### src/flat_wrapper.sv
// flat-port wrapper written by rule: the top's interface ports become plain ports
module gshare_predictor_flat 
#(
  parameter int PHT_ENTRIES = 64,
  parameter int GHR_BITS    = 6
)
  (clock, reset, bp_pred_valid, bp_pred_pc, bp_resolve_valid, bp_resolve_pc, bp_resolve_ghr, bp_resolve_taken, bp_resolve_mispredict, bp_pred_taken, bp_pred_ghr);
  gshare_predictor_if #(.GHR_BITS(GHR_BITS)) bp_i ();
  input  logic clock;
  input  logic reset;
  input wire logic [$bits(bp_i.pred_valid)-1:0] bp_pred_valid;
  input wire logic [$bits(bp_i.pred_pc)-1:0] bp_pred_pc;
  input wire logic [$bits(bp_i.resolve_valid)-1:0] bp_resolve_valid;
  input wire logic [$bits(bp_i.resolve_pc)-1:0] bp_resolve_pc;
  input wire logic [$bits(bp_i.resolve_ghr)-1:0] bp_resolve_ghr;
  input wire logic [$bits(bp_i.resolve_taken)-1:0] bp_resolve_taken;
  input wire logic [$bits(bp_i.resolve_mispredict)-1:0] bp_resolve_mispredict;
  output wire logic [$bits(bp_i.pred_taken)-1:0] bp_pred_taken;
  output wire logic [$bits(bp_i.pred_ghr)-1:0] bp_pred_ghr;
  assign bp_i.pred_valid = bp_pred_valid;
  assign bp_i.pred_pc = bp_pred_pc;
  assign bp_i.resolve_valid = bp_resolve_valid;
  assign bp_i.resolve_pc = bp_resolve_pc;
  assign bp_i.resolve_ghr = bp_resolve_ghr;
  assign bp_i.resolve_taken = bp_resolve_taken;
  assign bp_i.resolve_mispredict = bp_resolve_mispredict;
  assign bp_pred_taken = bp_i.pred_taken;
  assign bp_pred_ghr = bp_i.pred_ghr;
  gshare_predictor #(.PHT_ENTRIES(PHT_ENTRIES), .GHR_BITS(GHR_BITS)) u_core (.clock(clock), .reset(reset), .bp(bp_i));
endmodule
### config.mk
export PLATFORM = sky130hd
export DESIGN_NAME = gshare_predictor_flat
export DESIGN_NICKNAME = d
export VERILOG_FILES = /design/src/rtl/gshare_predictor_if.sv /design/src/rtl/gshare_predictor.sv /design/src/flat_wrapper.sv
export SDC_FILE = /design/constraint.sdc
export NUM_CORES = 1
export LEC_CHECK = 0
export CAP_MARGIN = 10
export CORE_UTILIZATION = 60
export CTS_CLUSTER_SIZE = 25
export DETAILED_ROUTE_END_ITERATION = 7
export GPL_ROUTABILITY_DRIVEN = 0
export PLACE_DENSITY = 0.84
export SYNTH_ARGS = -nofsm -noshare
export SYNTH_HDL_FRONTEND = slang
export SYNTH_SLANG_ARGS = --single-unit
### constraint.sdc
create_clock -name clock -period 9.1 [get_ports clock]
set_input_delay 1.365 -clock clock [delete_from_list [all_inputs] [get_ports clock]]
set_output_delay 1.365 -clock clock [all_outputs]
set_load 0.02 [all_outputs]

..........

Exercise: Reply with every line of the listing that has the string "assign".

Solved exercise:
  assign bp_i.pred_valid = bp_pred_valid;
  assign bp_i.pred_pc = bp_pred_pc;
  assign bp_i.resolve_valid = bp_resolve_valid;
  assign bp_i.resolve_pc = bp_resolve_pc;
  assign bp_i.resolve_ghr = bp_resolve_ghr;
  assign bp_i.resolve_taken = bp_resolve_taken;
  assign bp_i.resolve_mispredict = bp_resolve_mispredict;
  assign bp_pred_taken = bp_i.pred_taken;
  assign bp_pred_ghr = bp_i.pred_ghr;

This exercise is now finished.